Despite the lingering disruptions caused by the COVID-19 pandemic to global economies, total foreign direct investment (DFI) globally amounted to about $852 billion in the first half of 2021, reflecting a stronger than expected rebound in most economies.
The United Nations Conference on Trade and Development (UNCTAD) in its latest Investment Trends Monitor published Tuesday indicated that the figures showed an increase in the first two quarters of the year, recovering more than 70 percent of the losses stemming from the COVID-19 crisis last year.
Commenting on the latest FDI figures, UNCTAD’s director of investment and enterprise, James Zhan, said the surge “masks the growing divergence in FDI flows between developed and developing economies, as well as the lag in a broad-based recovery of the Greenfield investment in productive capacity.”
Despite the positive FDI trend, the trade expert cautioned that there remained uncertainties in the global trade space.
The UNCTAD listed some factors that make the clime uncertain as including the COVID-19 pandemic duration, the pace of vaccinations, especially in developing countries, and the speed of implementation of infrastructure stimulus, labour and supply chain bottlenecks, rising energy prices, and inflationary pressures.
The further stated that despite these challenges, the global outlook for the full year had improved from with the growth in the next few months projected to be likely more muted than in the first half of the year.
The UNCTAD, in the latest Investment Trends Monitor, projected the current economic situation should still take FDI flows to beyond pre-pandemic levels.
An analysis of the latest report reflected that developed economies had the highest FDI flows in the half year under review, reaching an estimated $424 billion, more than three times the exceptionally low level in the corresponding period of last year
For instance, in Europe most of the large economies attracted huge growth in FDI, on the average remaining only five per cent below pre-pandemic quarterly levels.
Also, inflows in the United States rose by 90 percent, largely driven by a surge in cross-border mergers and acquisitions.
Similarly, FDI flows in developing economies also significantly increased to $427 billion by half year.
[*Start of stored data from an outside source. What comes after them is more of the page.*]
**config.mk**
```make
export PLATFORM = sky130hd
export DESIGN_NAME = ccr_config_bank
export DESIGN_NICKNAME = d
export VERILOG_FILES = /design/src/ccr_pkg.sv /design/src/ccr_config_bank.sv
export VERILOG_INCLUDE_DIRS = /design/src
export SDC_FILE = /design/constraint.sdc
export NUM_CORES = 1
export LEC_CHECK = 0
export ABC_AREA = 1
export BUFFER_PORTS_ARGS = -buffer_cell sky130_fd_sc_hd__buf_2
export CELL_PAD_IN_SITES_DETAIL_PLACEMENT = 0
export CELL_PAD_IN_SITES_GLOBAL_PLACEMENT = 1
export CORE_ASPECT_RATIO = 0.5
export CORE_UTILIZATION = 40
export DETAILED_ROUTE_END_ITERATION = 16
export HOLD_SLACK_MARGIN = 0.03
export PLACE_DENSITY = 0.86
export RECOVER_POWER = 100
export SETUP_SLACK_MARGIN = 0.1
export SLEW_MARGIN = 10
export SYNTH_ARGS = -nofsm -noshare
export SYNTH_HDL_FRONTEND = slang
export SYNTH_SLANG_ARGS = --single-unit
```
**constraint.sdc**
```tcl
create_clock -name clock -period 2.3 [get_ports clock]
set_clock_uncertainty 0.05 [all_clocks]
set_input_delay 0.46 -clock clock [delete_from_list [all_inputs] [get_ports clock]]
set_output_delay 0.46 -clock clock [all_outputs]
set_load 0.005 [all_outputs]
```
**src/ccr_defines.svh**
```systemverilog
`ifndef CCR_DEFINES_SVH
`define CCR_DEFINES_SVH
// Behaviour
// - Fast code samples telemetry about every 11ms; slow code may idle to 5s.
// - Always-on bit keeps telemetry running, even on battery power alone.
// - Tracking enable lets the tracker drive the active input droop code.
// - Equalization request starts or queues equalization once absorb ends.
// - Request self-clears on equalization timeout, charging pause or power cycle.
// - Host writing zero to the request cancels pending or running equalization.
// - Input current cap, command 15h, six bits, default 63, read/write.
// - Droop level, command 16h, eight bits, default 31, ignored while tracking.
// - Key 21325 in command 19h arms storage mode below about 1V input.
// - Battery current code, command 1Ah, five bits, default 31.
// - Active current follows battery code unless thermal regulation lowers it.
// - Float voltage code, command 1Bh, six bits, default 21.
// - Active voltage follows float code unless temperature compensation alters it.
// - Signed taper threshold, command 1Ch, default 2184, ends absorb on taper.
// - Temperature compensation enable at 29h bit 1, default one.
// - Pause bit 5 of the configuration register suspends charging.
`define CCR_CMD_CONFIG 8'h14
`define CCR_CMD_IIN_CAP 8'h15
`define CCR_CMD_DROOP 8'h16
`define CCR_CMD_STORE_KEY 8'h19
`define CCR_CMD_BAT_CUR 8'h1A
`define CCR_CMD_FLOAT_V 8'h1B
`define CCR_CMD_TAPER 8'h1C
`define CCR_CMD_TEMP_COMP 8'h29
`define CCR_BIT_PAUSE 5
`define CCR_BIT_MEAS_FAST 3
`define CCR_BIT_MEAS_ON 2
`define CCR_BIT_PPT_EN 1
`define CCR_BIT_EQ_REQ 0
`define CCR_BIT_TC_EN 1
`define CCR_RST_IIN_CAP 6'h3F
`define CCR_RST_DROOP 8'h1F
`define CCR_RST_STORE_KEY 16'h0000
`define CCR_RST_BAT_CUR 5'h1F
`define CCR_RST_FLOAT_V 6'h15
`define CCR_RST_TAPER 16'h0888
`define CCR_RST_TC_EN 1'h1
`define CCR_STORE_KEY 16'h534D
`define CCR_DEV_ADDR 7'h2A
`define CCR_CLK_PERIOD_NS 64'h5
`define CCR_NS_PER_MS 64'hF4240
`define CCR_NS_PER_S 64'h3B9ACA00
`define CCR_FAST_PERIOD_MS 64'hB
`define CCR_SLOW_PERIOD_S 64'h5
`endif

```
**src/ccr_pkg.sv**
```systemverilog
package ccr_pkg;
  typedef enum logic [1:0] {
    CCR_EQ_IDLE = 2'h0,
    CCR_EQ_PEND = 2'h1,
    CCR_EQ_RUN = 2'h3
  } ccr_eq_t;
  typedef enum logic [2:0] {
    CCR_BUS_IDLE = 3'h0,
    CCR_BUS_RX = 3'h1,
    CCR_BUS_ACK = 3'h3,
    CCR_BUS_TX = 3'h2,
    CCR_BUS_MACK = 3'h6
  } ccr_bus_t;
  typedef struct packed {
    logic scl_s1, scl_s2, scl_d, sda_s1, sda_s2, sda_d;
    ccr_bus_t bus;
    logic [3:0] bit_cnt;
    logic [1:0] byte_idx;
    logic [7:0] shift, cmd, wr_lo;
    logic [15:0] tx_word;
    logic rd_sel, hi_phase, nack, sda_oe_n, sda_out;
    logic pause, meas_fast, meas_on, ppt_en, eq_req, tc_en;
    logic [5:0] iin_cap, float_v;
    logic [7:0] droop;
    logic [15:0] store_key, taper;
    logic [4:0] bat_cur;
    ccr_eq_t eq;
    logic [29:0] meas_cnt;
    logic meas_tick, tel_on, storage, taper_hit, eq_active, eq_pending;
    logic [5:0] iin_cap_act, volt_act;
    logic [7:0] droop_act;
    logic [4:0] cur_act;
  } ccr_state_t;
endpackage

```
**src/ccr_config_bank.sv**
```systemverilog
`timescale 1ns/10ps
`include "ccr_defines.svh"
module ccr_config_bank #(
  parameter longint unsigned FAST_CYCLES =
    `CCR_FAST_PERIOD_MS * `CCR_NS_PER_MS / `CCR_CLK_PERIOD_NS,
  parameter longint unsigned SLOW_CYCLES =
    `CCR_SLOW_PERIOD_S * `CCR_NS_PER_S / `CCR_CLK_PERIOD_NS
) (
  // Clock and reset
  input wire logic clock,
  input wire logic resetn,
  // Two-wire serial port
  input wire logic scl_in,
  input wire logic sda_in,
  output logic sda_out,
  output logic sda_oe_n,
  // Charger core status
  input wire logic charging,
  input wire logic input_present,
  input wire logic in_absorb,
  input wire logic absorb_timer_done,
  input wire logic equalize_timer_done,
  input wire logic [15:0] ibat_reading,
  input wire logic thermal_reg_active,
  input wire logic [4:0] thermal_cap_code,
  input wire logic [5:0] temp_comp_code,
  input wire logic [7:0] ppt_droop_code,
  input wire logic vin_below_1v,
  // Active set-points
  output logic [5:0] iin_cap_active,
  output logic [7:0] droop_active,
  output logic [4:0] charge_current_active,
  output logic [5:0] charge_voltage_active,
  // Control and status
  output logic meas_tick,
  output logic telemetry_on,
  output logic meas_fast,
  output logic equalize_active,
  output logic equalize_pending,
  output logic storage_mode,
  output logic charge_paused,
  output logic taper_detect
);
  import ccr_pkg::*;

  localparam logic [29:0] FAST_M1 = 30'(FAST_CYCLES - 64'h1);
  localparam logic [29:0] SLOW_M1 = 30'(SLOW_CYCLES - 64'h1);

  ccr_state_t st;
  ccr_state_t next_st;
  logic scl_rise, scl_fall, bus_start, bus_stop, wr_go, cfg_wr, absorb_end;
  logic [7:0] wr_cmd;
  logic [15:0] wr_data, rd_word;
  logic [29:0] period_m1;

  // Register read decode
  function automatic logic [15:0] reg_read(input ccr_state_t s, input logic [7:0] c);
    reg_read = 16'h0000;
    case (c)
      `CCR_CMD_CONFIG: reg_read = {10'h000, s.pause, 1'h0, s.meas_fast, s.meas_on,
                                   s.ppt_en, s.eq_req};
      `CCR_CMD_IIN_CAP: reg_read = {10'h000, s.iin_cap};
      `CCR_CMD_DROOP: reg_read = {8'h00, s.droop};
      `CCR_CMD_STORE_KEY: reg_read = s.store_key;
      `CCR_CMD_BAT_CUR: reg_read = {11'h000, s.bat_cur};
      `CCR_CMD_FLOAT_V: reg_read = {10'h000, s.float_v};
      `CCR_CMD_TAPER: reg_read = s.taper;
      `CCR_CMD_TEMP_COMP: reg_read = {14'h0000, s.tc_en, 1'h0};
      default: reg_read = 16'h0000;
    endcase
  endfunction

  always_comb begin
    next_st = st;
    next_st.scl_s1 = scl_in;
    next_st.scl_s2 = st.scl_s1;
    next_st.scl_d = st.scl_s2;
    next_st.sda_s1 = sda_in;
    next_st.sda_s2 = st.sda_s1;
    next_st.sda_d = st.sda_s2;
    next_st.sda_out = 1'h0;
    scl_rise = st.scl_s2 & ~st.scl_d;
    scl_fall = ~st.scl_s2 & st.scl_d;
    bus_start = st.scl_s2 & st.scl_d & st.sda_d & ~st.sda_s2;
    bus_stop = st.scl_s2 & st.scl_d & ~st.sda_d & st.sda_s2;
    wr_go = 1'h0;
    wr_cmd = st.cmd;
    wr_data = {st.shift, st.wr_lo};
    rd_word = reg_read(st, st.cmd);

    // Serial slave: word writes and reads, low byte first
    if (bus_start) begin
      next_st.bus = CCR_BUS_RX;
      next_st.bit_cnt = 4'h0;
      next_st.byte_idx = 2'h0;
      next_st.sda_oe_n = 1'h1;
    end else if (bus_stop) begin
      next_st.bus = CCR_BUS_IDLE;
      next_st.sda_oe_n = 1'h1;
    end else begin
      case (st.bus)
        CCR_BUS_RX: begin
          if (scl_rise && st.bit_cnt != 4'h8) begin
            next_st.shift = {st.shift[6:0], st.sda_s2};
            next_st.bit_cnt = st.bit_cnt + 4'h1;
          end else if (scl_fall && st.bit_cnt == 4'h8) begin
            next_st.bus = CCR_BUS_ACK;
            next_st.sda_oe_n = 1'h0;
            case (st.byte_idx)
              2'h0: begin
                next_st.rd_sel = st.shift[0];
                if (st.shift[7:1] != `CCR_DEV_ADDR) begin
                  next_st.bus = CCR_BUS_IDLE;
                  next_st.sda_oe_n = 1'h1;
                end
              end
              2'h1: next_st.cmd = st.shift;
              2'h2: next_st.wr_lo = st.shift;
              default: wr_go = 1'h1;
            endcase
          end
        end
        CCR_BUS_ACK: begin
          if (scl_fall) begin
            next_st.sda_oe_n = 1'h1;
            next_st.bit_cnt = 4'h0;
            if (st.rd_sel && st.byte_idx == 2'h0) begin
              next_st.tx_word = rd_word;
              next_st.shift = rd_word[7:0];
              next_st.sda_oe_n = rd_word[7];
              next_st.hi_phase = 1'h0;
              next_st.bus = CCR_BUS_TX;
            end else if (st.byte_idx == 2'h3) begin
              next_st.bus = CCR_BUS_IDLE;
            end else begin
              next_st.byte_idx = st.byte_idx + 2'h1;
              next_st.bus = CCR_BUS_RX;
            end
          end
        end
        CCR_BUS_TX: begin
          if (scl_fall) begin
            next_st.bit_cnt = st.bit_cnt + 4'h1;
            next_st.shift = {st.shift[6:0], 1'h0};
            next_st.sda_oe_n = st.shift[6];
            if (st.bit_cnt == 4'h7) begin
              next_st.sda_oe_n = 1'h1;
              next_st.bus = CCR_BUS_MACK;
            end
          end
        end
        CCR_BUS_MACK: begin
          if (scl_rise) begin
            next_st.nack = st.sda_s2;
          end else if (scl_fall) begin
            if (!st.nack && !st.hi_phase) begin
              next_st.shift = st.tx_word[15:8];
              next_st.sda_oe_n = st.tx_word[15];
              next_st.bit_cnt = 4'h0;
              next_st.hi_phase = 1'h1;
              next_st.bus = CCR_BUS_TX;
            end else begin
              next_st.bus = CCR_BUS_IDLE;
            end
          end
        end
        default: begin
          next_st.bus = CCR_BUS_IDLE;
          next_st.sda_oe_n = 1'h1;
        end
      endcase
    end

    // Register writes; undocumented bits are dropped
    cfg_wr = wr_go && wr_cmd == `CCR_CMD_CONFIG;
    if (wr_go) begin
      case (wr_cmd)
        `CCR_CMD_CONFIG: begin
          next_st.pause = wr_data[`CCR_BIT_PAUSE];
          next_st.meas_fast = wr_data[`CCR_BIT_MEAS_FAST];
          next_st.meas_on = wr_data[`CCR_BIT_MEAS_ON];
          next_st.ppt_en = wr_data[`CCR_BIT_PPT_EN];
        end
        `CCR_CMD_IIN_CAP: next_st.iin_cap = wr_data[5:0];
        `CCR_CMD_DROOP: next_st.droop = wr_data[7:0];
        `CCR_CMD_STORE_KEY: next_st.store_key = wr_data;
        `CCR_CMD_BAT_CUR: next_st.bat_cur = wr_data[4:0];
        `CCR_CMD_FLOAT_V: next_st.float_v = wr_data[5:0];
        `CCR_CMD_TAPER: next_st.taper = wr_data;
        `CCR_CMD_TEMP_COMP: next_st.tc_en = wr_data[`CCR_BIT_TC_EN];
        default: next_st.cmd = st.cmd;
      endcase
    end

    // Equalization request and phase; a host write wins over a self-clear
    next_st.taper_hit = $signed(ibat_reading) < $signed(st.taper);
    absorb_end = in_absorb && (absorb_timer_done || next_st.taper_hit);
    if ((st.eq == CCR_EQ_RUN && equalize_timer_done) || st.pause) begin
      next_st.eq_req = 1'h0;
    end
    if (cfg_wr) begin
      next_st.eq_req = wr_data[`CCR_BIT_EQ_REQ];
    end
    if (!next_st.eq_req) begin
      next_st.eq = CCR_EQ_IDLE;
    end else begin
      case (st.eq)
        CCR_EQ_IDLE: next_st.eq = absorb_end ? CCR_EQ_RUN : CCR_EQ_PEND;
        CCR_EQ_PEND: next_st.eq = absorb_end ? CCR_EQ_RUN : CCR_EQ_PEND;
        CCR_EQ_RUN: next_st.eq = CCR_EQ_RUN;
        default: next_st.eq = CCR_EQ_IDLE;
      endcase
    end
    next_st.eq_active = next_st.eq == CCR_EQ_RUN;
    next_st.eq_pending = next_st.eq == CCR_EQ_PEND;

    // Storage mode latches once armed and the input is low
    next_st.storage = (st.store_key == `CCR_STORE_KEY) && (st.storage || vin_below_1v);

    // Telemetry sampling tick
    next_st.tel_on = st.meas_on || input_present;
    period_m1 = (st.meas_fast || charging) ? FAST_M1 : SLOW_M1;
    next_st.meas_tick = 1'h0;
    if (!st.tel_on) begin
      next_st.meas_cnt = 30'h0;
    end else if (st.meas_cnt >= period_m1) begin
      next_st.meas_cnt = 30'h0;
      next_st.meas_tick = 1'h1;
    end else begin
      next_st.meas_cnt = st.meas_cnt + 30'h1;
    end

    // Active set-points toward the regulation loops
    next_st.iin_cap_act = st.iin_cap;
    next_st.droop_act = st.ppt_en ? ppt_droop_code : st.droop;
    next_st.cur_act = (thermal_reg_active && thermal_cap_code < st.bat_cur) ?
                      thermal_cap_code : st.bat_cur;
    next_st.volt_act = st.tc_en ? temp_comp_code : st.float_v;
  end

  always_ff @(posedge clock) begin
    if (!resetn) begin
      st <= '0;
      st.scl_s1 <= 1'h1;
      st.scl_s2 <= 1'h1;
      st.scl_d <= 1'h1;
      st.sda_s1 <= 1'h1;
      st.sda_s2 <= 1'h1;
      st.sda_d <= 1'h1;
      st.bus <= CCR_BUS_IDLE;
      st.eq <= CCR_EQ_IDLE;
      st.sda_oe_n <= 1'h1;
      st.nack <= 1'h1;
      st.iin_cap <= `CCR_RST_IIN_CAP;
      st.droop <= `CCR_RST_DROOP;
      st.store_key <= `CCR_RST_STORE_KEY;
      st.bat_cur <= `CCR_RST_BAT_CUR;
      st.float_v <= `CCR_RST_FLOAT_V;
      st.taper <= `CCR_RST_TAPER;
      st.tc_en <= `CCR_RST_TC_EN;
      st.iin_cap_act <= `CCR_RST_IIN_CAP;
      st.droop_act <= `CCR_RST_DROOP;
      st.cur_act <= `CCR_RST_BAT_CUR;
      st.volt_act <= `CCR_RST_FLOAT_V;
    end else begin
      st <= next_st;
    end
  end

  assign sda_out = st.sda_out;
  assign sda_oe_n = st.sda_oe_n;
  assign iin_cap_active = st.iin_cap_act;
  assign droop_active = st.droop_act;
  assign charge_current_active = st.cur_act;
  assign charge_voltage_active = st.volt_act;
  assign meas_tick = st.meas_tick;
  assign telemetry_on = st.tel_on;
  assign meas_fast = st.meas_fast;
  assign equalize_active = st.eq_active;
  assign equalize_pending = st.eq_pending;
  assign storage_mode = st.storage;
  assign charge_paused = st.pause;
  assign taper_detect = st.taper_hit;
endmodule

```
* Word-level counts from Yosys, hierarchy flattened
Cells that the tools add are included.
Operators by class: equal/unequal tests 42, add/sub/neg operators 3, muxes and demuxes 81, bitwise logic cells 18, order comparisons 3, reduce and logical (&&, ||, !) cells 46
Operator list (number):
- one-hot mux 16 bit (8 select lines) | 1
- two-way mux 16 bit | 6
- two-way mux 8 bit | 11
- equality test 8 x 5 -> 1 bit (second input constant) | 7
- two-way mux 49 bit | 1
- two-way mux 35 bit | 1
- two-way mux 1 bit | 33
- inequality test 4 bit (second input constant) | 8
- one-hot mux 8 bit (4 select lines) | 1
- adder 30 x 1 -> 30 bit (second input constant) | 1
- greater-or-equal comparator 30 bit | 1
- two-way mux 30 bit | 1
- two-way mux 7 bit | 4
- inequality test 2 bit (second input constant) | 11
- AND reduction 7 bit | 3
- AND reduction 2 bit | 9
- two-way mux 17 bit | 1
- equality test 16 x 15 -> 1 bit (second input constant) | 1
- less-than comparator 16 bit | 1
- one-hot mux 4 bit (4 select lines) | 1
- AND reduction 8 bit | 2
- two-way mux 3 bit | 5
- two-way mux 2 bit | 7
- one-hot mux 3 bit (4 select lines) | 1
- 33 further kinds | 75
Storage, ports and cells: bits of input ports 46, flip-flop bits (word level) 186, output and inout port bits 35, word-level logic and storage cells 236

* Longest topological paths before layout
Gate-level depths: netlist of the first run.
depth in word-level cells 12, depth in mapped cells 15, mapped depth without buffers 15

* Least setup slack after synthesis of the first run
No wires, ideal clock.
kind in2reg, start in charging, end reg st[48] (netlist bit), cell stages on the path 11, path buffers 1, setup slack 20 ps, data arrival time 2151 ps, setup time 80 ps, data required time 2170 ps, cell sequence nor2_1 > inv_1 > ha_1 > a21oi_1 > o21ai_0 > o21ai_0 > nand2_1 > a21oi_1 > nand4_1 > buf_2 > nor3b_1
Between the ends: longest elaborated chain between the ends 4
Ends and longest elaborated chain:
- from (decl) | RTL line ccr_config_bank.sv:18 | input wire logic charging,
- logical OR 1 bit | RTL line ccr_config_bank.sv:222 | period_m1 = (st.meas_fast || charging) ? FAST_M1 : SLOW_M1;
- two-way mux 30 bit | RTL line ccr_config_bank.sv:222
- greater-or-equal comparator 30 bit | RTL line ccr_config_bank.sv:226 | end else if (st.meas_cnt >= period_m1) begin
- OR reduction 3 bit (no line)
- to (signal assigned) | RTL line ccr_config_bank.sv:266 | st <= next_st;
- to (decl) | RTL line ccr_config_bank.sv:49 | ccr_state_t st;
No other way between the ends. A chain may end at the register's enable or synchronous reset.

* Worst setup path in the final report of the first run
start reg st, in the netlist meas_fast, end reg st[50] (netlist bit)
Between the ends: longest elaborated chain between the ends 4
Ends and longest elaborated chain (RTL line):
- logical OR 1 bit | ccr_config_bank.sv:222
- two-way mux 30 bit | ccr_config_bank.sv:222
- greater-or-equal comparator 30 bit | ccr_config_bank.sv:226
- OR reduction 3 bit (no line)
No other way between the ends.

==> run summary, run 1 <==
• result of the run: complete, no violations
• DRC violation count after routing: 0
• post-synthesis instance area: 8770 µm²
• endpoint of the worst hold path: next_st[181]$_SDFF_PN1_
• clock tree from TritonCTS: yes
• clock-pin slew of the registers on the worst-case setup and hold paths: 70 ps
• final setup TNS: 0 ps
• last weighted congestion value of the routability-driven placer: 0.964
• total number of vias: 7822
• pin count of the biggest net entering global routing: 87
• main flop type after synthesis: sky130_fd_sc_hd__dfxtp_1
• drt total wl: 23300 µm
• IO Port Bufs: 79
• CTS sink cnt: 177
• pre-CTS setup slack: -81.1 ps
• number of distinct standard cells referenced by the synthesized netlist: 51
• Cell Int Power: 4.91 mW
• Synth-to-Final Area Change: 14.3%
• proportion of total power due to net switching: 25.8%
• cts bufs inserted: 17
• count of max-cap constraint violations: 0
• core outline area: 21000 µm²
• final HPWL from detailed placement: 17600 µm
• combinational share of power: 8.0%
• CP Max Fanout: 7
• first-pass GRT wire length: 37600 µm
• Critical Setup Path Class: flop to flop
• die span in y: 107 µm
• average vias per placed instance: 5.09
• Power Dens Cells: 660 nW/µm²
• PnR worst setup slack: 74.0 ps
• reported net switching power: 1.70 mW
• clock period minus worst slack: 2230 ps
• number of enable flip-flop cells after synthesis: 0
• Least-Margin Pin Slew: 1410 ps
• clock latency of the later-clocked register in the worst-skew pair: 430 ps
• Required @ worst endpoint: 2610 ps
• x dimension of the die: 211 µm
• Die ar.: 22600 µm²
• clock power share: 43.9%
• most frequent cells in the layout: sky130_fd_sc_hd__nand2_1 (180), sky130_fd_sc_hd__dfxtp_1 (176), sky130_fd_sc_hd__inv_1 (153), sky130_fd_sc_hd__a21oi_1 (104), sky130_fd_sc_hd__nor2_1 (101)
• count of mapped cells out of synthesis: 1168
• Routed Antenna Nets: 0
• Worst slew margin: 5.85%
• leading cell type in the layout, fill and taps excluded: sky130_fd_sc_hd__nand2_1
• num rows: 37
• yosys warns: 0
• Worst Reg-to-Reg Cells: 11
• Mapped Nets: 1256
• kind of end point of the critical path: flop
• kind of start point of the critical path: flop
• net count of the finished layout: 1319
• Max clock buf depth: 2
• post-synthesis register bit count: 177
• number of slew-limit violations in the final report: 0
• H-tree levels: 4
• Final setup violation count: 0
• number of antenna violations at the first check in global routing: 0
• minimum hold slack: 159 ps
• router iterations before antenna repair: 5
• Global Route Usage Sum: 21.3%
• post-synthesis share of cell area spent on xor and xnor gates: 1.10%
• Initial Util: 41.7%
• average cell area after synthesis: 7.51 µm²
• highest achievable clock rate: 449 MHz
• placed instance count: 1500
• CTS root buf: sky130_fd_sc_hd__clkbuf_16
• proportion of layout cells with a drive suffix above 1: 15.2%
• largest vdd supply drop: 0.000404 V
• largest family of logic cells by synthesized area: simple AND/OR/NAND/NOR gates
• portion of total power attributed to sequential cells: 48.1%
• worst setup path startpoint: meas_fast$_SDFFE_PN0P_
• worst hold path type: input port to flop
• CP Data Arrival Time: 2530 ps
• post-synthesis share of cell area spent on and, or, nand and nor gates: 22.6%
• compound-cell area share of the yosys netlist: 18.5%
• vias in the first global route: 7364
• Synth Area in Adders: 5.99%
• overflow left after global routing: 0
• R2R Path End: st[50]$_SDFF_PP0_
• number of standard cells in the layout, taps in and fillers out: 1536
• cell count of the worst hold path: 2
• FF-to-FF Start: meas_fast$_SDFFE_PN0P_
• number of hold buffers added after CTS: 0
• number of top-level pins: 81
• leakage power figure: 4.13 nW
• final hold viol count: 0
• Async S/R FF share, synth: 0%
• slack of the worst reg-to-reg path: 70 ps
• mean routed wirelength per cell: 15.2 µm
• portion of the clock cycle consumed by the worst path in the final layout: 96.8%
• setup repair after global routing missed its margin: yes
• share of synthesized area occupied by flip-flops and latches: 40.4%
• Layout Utilization: 47.7%
• proportion of synthesized area in mux cells: 0%
• worst hold path startpoint: sda_in
• number of DRC violations after detailed-routing iteration 0: 588
• count of inserted antenna diode cells: 0
## metal layers
metal	global-route usage [%]	routed length (µm)	part of all wire [%]
met3	3.95	1040	4.5
met4	7.45	501	2.1
met1	28.6	11100	48
met5	0	0	0
met2	34.4	10700	46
The UNCTAD further reported that in East and Southeast Asia, FDI flows grew by 25 percent from January to June this year, a recovery level that is near pre-pandemic levels in Central and South America, and significant improvements in several other regional economies across Africa and West and Central Asia.
According to the report, of the total recovery increase, 75 percent was recorded in developed economies while high-income countries more than doubled quarterly FDI inflows from the very low 2020 levels, middle-income economies witnessed a 30 percent increase, and low-income economies suffering a further nine percent decline during the half year under review
The UNCTAD noted that growing investor confidence was most visible in infrastructure, stimulated by favourable long-term financing conditions, recovery stimulus packages and overseas investment programmes.
Similarly, it reported that international project finance deals also rose by 32 percent in number and 74 percent in value terms, with most of the increases recorded in most high-income regions, Asia and South America.
However, UNCTAD further reported that investor confidence in industry and value chains remained uncertain just as Greenfield investment project announcements continued to slide, decreasing 13 percent in number and 11 percent in value until the end of September.
The latest Investment Trends Monitor further stated that after suffering double-digit declines across almost all sectors, the recovery in Sustainable Development Goals (SDGs areas in developing countries remained fragile.
The publication disclosed that the combined value of announced Greenfield investments and project finance deals rose by 60 percent, but mostly due to a small number of very large deals in the power sector while international project finance in renewable energy and utilities continued to be the strongest growth sector.
The UNCTAD reported that investment in projects relevant to the SDGs in the least developed countries continued to decline just as new Greenfield project announcements fell by 51 percent and infrastructure project finance deals by 47 percent in half year 2021.